Every line of the data that includes "usage" should be copied out.
-- Dataset follows --
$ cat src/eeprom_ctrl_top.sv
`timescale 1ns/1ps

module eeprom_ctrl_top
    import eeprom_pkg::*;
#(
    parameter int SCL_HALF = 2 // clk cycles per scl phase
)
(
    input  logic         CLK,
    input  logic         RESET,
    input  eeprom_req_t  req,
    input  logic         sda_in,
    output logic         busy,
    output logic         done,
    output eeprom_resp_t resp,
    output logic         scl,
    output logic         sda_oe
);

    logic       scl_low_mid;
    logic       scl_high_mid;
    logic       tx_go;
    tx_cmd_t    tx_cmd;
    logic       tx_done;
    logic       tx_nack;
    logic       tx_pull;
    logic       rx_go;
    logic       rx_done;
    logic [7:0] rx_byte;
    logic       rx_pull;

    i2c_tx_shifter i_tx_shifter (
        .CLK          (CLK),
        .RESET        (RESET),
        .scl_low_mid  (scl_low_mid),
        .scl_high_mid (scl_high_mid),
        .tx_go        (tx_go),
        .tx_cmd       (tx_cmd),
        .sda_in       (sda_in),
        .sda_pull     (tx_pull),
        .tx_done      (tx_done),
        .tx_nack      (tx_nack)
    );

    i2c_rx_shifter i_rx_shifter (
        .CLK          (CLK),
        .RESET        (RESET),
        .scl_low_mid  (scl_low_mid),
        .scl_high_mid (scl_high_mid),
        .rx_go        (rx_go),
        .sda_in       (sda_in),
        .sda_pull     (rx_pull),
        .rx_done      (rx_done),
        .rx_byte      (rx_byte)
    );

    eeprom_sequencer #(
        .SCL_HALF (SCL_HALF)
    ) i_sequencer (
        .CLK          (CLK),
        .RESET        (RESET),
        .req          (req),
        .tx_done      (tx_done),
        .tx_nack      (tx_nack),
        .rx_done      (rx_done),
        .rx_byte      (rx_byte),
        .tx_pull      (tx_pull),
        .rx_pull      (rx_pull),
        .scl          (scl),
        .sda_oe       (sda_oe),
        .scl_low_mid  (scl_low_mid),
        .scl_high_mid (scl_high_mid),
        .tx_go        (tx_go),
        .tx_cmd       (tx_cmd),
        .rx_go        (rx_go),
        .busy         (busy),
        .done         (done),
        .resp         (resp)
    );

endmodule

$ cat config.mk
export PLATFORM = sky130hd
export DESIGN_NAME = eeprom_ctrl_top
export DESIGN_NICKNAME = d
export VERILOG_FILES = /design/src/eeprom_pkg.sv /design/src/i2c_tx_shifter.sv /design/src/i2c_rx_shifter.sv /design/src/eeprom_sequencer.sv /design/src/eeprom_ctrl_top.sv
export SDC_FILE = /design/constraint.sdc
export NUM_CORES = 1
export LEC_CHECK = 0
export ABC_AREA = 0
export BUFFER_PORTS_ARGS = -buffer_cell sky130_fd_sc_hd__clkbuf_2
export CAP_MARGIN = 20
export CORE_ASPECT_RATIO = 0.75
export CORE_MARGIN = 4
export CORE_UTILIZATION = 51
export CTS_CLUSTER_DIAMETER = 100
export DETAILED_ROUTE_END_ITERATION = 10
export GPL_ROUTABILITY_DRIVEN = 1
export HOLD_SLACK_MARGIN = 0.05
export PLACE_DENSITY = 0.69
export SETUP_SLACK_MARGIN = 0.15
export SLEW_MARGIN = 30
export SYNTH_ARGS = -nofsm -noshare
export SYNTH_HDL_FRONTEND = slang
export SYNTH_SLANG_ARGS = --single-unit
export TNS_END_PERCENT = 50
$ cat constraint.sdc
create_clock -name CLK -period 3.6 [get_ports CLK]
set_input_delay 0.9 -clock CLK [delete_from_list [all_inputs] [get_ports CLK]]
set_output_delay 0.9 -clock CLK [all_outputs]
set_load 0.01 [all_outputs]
-- Dataset concluded --
-- Dataset follows --
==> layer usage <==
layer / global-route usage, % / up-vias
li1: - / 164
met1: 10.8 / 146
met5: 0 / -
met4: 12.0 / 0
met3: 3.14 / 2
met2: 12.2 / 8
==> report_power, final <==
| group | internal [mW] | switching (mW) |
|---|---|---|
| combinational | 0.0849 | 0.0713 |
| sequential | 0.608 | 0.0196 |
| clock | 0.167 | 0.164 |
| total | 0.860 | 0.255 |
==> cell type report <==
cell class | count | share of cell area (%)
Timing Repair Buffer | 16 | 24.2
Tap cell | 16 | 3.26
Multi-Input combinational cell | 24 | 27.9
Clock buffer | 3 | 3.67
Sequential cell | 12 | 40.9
-- Dataset concluded --
__Task output__
==> layer usage <==
layer / global-route usage, % / up-vias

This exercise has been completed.